### GIVEN DATA
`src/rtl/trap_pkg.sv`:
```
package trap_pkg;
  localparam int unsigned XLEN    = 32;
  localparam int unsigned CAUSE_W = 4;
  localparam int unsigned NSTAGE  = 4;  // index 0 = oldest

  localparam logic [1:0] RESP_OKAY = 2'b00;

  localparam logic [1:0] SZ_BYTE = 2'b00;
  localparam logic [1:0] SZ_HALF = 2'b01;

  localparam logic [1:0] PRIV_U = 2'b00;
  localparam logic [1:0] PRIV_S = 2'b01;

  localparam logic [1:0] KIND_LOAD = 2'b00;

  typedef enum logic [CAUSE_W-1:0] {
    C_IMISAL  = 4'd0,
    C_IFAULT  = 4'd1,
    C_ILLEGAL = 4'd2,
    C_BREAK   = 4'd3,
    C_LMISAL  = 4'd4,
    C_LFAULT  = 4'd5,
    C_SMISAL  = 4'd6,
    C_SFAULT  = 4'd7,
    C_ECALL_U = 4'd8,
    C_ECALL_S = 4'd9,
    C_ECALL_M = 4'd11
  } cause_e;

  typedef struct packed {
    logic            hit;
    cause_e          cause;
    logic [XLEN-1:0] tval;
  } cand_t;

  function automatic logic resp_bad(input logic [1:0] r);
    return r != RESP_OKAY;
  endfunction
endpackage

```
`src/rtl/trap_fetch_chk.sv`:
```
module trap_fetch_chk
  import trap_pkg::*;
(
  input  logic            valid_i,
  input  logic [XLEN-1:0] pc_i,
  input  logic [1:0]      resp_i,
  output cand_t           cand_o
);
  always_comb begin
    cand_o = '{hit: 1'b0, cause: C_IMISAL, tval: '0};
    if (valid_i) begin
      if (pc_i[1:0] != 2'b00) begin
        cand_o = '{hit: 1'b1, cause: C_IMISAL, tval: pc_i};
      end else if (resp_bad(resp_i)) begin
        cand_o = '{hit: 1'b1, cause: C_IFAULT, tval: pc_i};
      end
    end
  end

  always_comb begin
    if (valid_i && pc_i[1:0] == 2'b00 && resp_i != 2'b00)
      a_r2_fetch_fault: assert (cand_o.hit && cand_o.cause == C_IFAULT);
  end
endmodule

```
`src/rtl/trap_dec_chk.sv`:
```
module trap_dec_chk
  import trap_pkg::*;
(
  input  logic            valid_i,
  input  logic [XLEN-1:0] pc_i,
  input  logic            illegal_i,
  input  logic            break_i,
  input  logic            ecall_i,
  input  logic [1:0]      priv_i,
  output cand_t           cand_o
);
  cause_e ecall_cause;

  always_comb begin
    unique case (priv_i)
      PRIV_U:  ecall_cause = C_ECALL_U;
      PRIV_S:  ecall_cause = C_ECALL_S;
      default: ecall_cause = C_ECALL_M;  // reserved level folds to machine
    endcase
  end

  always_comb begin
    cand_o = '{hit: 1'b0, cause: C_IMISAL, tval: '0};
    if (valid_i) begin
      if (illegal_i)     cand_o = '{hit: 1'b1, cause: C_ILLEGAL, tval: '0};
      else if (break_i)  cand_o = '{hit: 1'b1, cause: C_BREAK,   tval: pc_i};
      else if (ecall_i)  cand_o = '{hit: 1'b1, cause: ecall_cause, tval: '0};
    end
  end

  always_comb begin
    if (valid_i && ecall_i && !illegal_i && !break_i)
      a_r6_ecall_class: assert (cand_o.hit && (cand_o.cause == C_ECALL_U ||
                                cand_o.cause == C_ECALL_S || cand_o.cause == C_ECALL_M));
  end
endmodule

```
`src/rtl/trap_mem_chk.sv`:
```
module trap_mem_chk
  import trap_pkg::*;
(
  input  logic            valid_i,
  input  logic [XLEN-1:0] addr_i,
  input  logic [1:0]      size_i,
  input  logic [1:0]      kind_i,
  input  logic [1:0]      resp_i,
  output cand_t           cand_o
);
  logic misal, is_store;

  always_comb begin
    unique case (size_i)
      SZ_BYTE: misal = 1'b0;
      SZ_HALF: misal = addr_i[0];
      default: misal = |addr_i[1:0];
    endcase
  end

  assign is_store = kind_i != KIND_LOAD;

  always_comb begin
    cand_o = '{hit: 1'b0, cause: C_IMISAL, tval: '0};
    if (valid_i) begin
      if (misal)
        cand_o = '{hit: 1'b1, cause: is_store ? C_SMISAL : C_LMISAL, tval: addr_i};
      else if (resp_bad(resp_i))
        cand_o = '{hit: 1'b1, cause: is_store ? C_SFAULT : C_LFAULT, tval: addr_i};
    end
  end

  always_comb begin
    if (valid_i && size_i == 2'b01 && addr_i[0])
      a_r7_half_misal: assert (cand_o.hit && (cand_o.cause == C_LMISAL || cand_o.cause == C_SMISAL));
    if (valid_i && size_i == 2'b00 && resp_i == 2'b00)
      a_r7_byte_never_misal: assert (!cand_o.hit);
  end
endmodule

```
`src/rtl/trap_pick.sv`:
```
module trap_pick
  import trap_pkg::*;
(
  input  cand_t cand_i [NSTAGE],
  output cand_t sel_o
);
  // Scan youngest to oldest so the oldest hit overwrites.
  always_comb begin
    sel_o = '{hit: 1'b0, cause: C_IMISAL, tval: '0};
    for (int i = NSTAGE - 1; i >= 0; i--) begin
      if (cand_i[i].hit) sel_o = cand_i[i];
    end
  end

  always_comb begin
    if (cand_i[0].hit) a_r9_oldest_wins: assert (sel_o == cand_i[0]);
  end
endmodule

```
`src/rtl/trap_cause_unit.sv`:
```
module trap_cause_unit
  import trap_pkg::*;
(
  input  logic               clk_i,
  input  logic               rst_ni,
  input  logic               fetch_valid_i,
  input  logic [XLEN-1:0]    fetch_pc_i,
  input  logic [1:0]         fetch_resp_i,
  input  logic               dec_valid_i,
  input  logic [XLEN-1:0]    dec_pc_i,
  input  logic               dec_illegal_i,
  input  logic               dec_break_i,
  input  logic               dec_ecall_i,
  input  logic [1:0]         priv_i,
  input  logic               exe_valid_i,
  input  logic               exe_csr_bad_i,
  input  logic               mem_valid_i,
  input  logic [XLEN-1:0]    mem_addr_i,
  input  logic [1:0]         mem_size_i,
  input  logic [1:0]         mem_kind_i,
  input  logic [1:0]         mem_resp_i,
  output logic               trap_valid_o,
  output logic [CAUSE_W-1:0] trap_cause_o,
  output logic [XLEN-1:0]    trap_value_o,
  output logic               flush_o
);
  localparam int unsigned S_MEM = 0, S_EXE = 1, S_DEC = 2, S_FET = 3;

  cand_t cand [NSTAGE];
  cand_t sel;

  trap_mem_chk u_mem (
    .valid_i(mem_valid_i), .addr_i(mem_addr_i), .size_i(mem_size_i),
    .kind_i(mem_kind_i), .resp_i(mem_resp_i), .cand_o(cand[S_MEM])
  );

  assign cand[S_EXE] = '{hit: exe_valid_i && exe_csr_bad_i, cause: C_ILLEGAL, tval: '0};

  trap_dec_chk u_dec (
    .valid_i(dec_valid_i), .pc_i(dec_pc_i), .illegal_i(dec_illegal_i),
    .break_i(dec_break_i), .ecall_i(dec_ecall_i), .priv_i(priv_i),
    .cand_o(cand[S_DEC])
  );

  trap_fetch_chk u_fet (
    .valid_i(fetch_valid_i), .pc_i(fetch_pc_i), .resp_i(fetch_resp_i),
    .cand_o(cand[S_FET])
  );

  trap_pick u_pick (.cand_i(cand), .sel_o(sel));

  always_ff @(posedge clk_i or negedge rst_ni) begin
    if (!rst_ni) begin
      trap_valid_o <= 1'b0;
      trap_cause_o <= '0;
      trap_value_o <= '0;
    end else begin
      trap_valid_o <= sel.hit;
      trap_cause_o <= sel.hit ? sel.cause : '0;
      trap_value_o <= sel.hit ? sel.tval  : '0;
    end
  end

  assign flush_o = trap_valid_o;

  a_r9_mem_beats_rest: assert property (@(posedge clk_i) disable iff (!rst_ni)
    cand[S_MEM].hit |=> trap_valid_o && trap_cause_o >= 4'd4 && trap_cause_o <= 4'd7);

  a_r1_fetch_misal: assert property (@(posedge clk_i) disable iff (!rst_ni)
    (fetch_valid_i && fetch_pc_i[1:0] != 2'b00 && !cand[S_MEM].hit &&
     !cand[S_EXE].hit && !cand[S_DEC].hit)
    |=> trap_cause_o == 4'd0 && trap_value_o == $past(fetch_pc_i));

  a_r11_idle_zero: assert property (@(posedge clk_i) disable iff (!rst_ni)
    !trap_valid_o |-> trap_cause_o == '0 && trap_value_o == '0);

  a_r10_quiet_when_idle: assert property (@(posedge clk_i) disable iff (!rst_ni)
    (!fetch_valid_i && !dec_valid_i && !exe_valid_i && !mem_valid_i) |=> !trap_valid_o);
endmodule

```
--
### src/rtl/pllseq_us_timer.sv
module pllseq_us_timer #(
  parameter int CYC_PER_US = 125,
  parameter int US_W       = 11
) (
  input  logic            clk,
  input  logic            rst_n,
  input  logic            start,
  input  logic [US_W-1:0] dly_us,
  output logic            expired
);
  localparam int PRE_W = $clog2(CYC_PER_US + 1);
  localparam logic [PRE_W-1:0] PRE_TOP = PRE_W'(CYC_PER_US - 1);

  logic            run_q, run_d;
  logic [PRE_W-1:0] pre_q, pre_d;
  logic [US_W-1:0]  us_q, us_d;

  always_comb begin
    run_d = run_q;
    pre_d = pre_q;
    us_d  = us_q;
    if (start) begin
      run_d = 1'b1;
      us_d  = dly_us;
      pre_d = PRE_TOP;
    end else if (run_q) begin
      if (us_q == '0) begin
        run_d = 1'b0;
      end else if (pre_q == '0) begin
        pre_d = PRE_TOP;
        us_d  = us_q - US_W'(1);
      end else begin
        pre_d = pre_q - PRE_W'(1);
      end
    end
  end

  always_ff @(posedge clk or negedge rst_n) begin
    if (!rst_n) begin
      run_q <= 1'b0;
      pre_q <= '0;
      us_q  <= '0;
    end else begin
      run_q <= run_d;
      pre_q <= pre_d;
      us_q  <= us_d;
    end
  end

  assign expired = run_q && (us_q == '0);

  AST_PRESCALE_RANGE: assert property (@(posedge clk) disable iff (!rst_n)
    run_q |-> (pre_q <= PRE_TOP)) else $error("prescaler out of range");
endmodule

### ASSIGNMENT
Pull out each line of the listing that holds the string "parameter".

### WORKED SOLUTION
  parameter int CYC_PER_US = 125,
  parameter int US_W       = 11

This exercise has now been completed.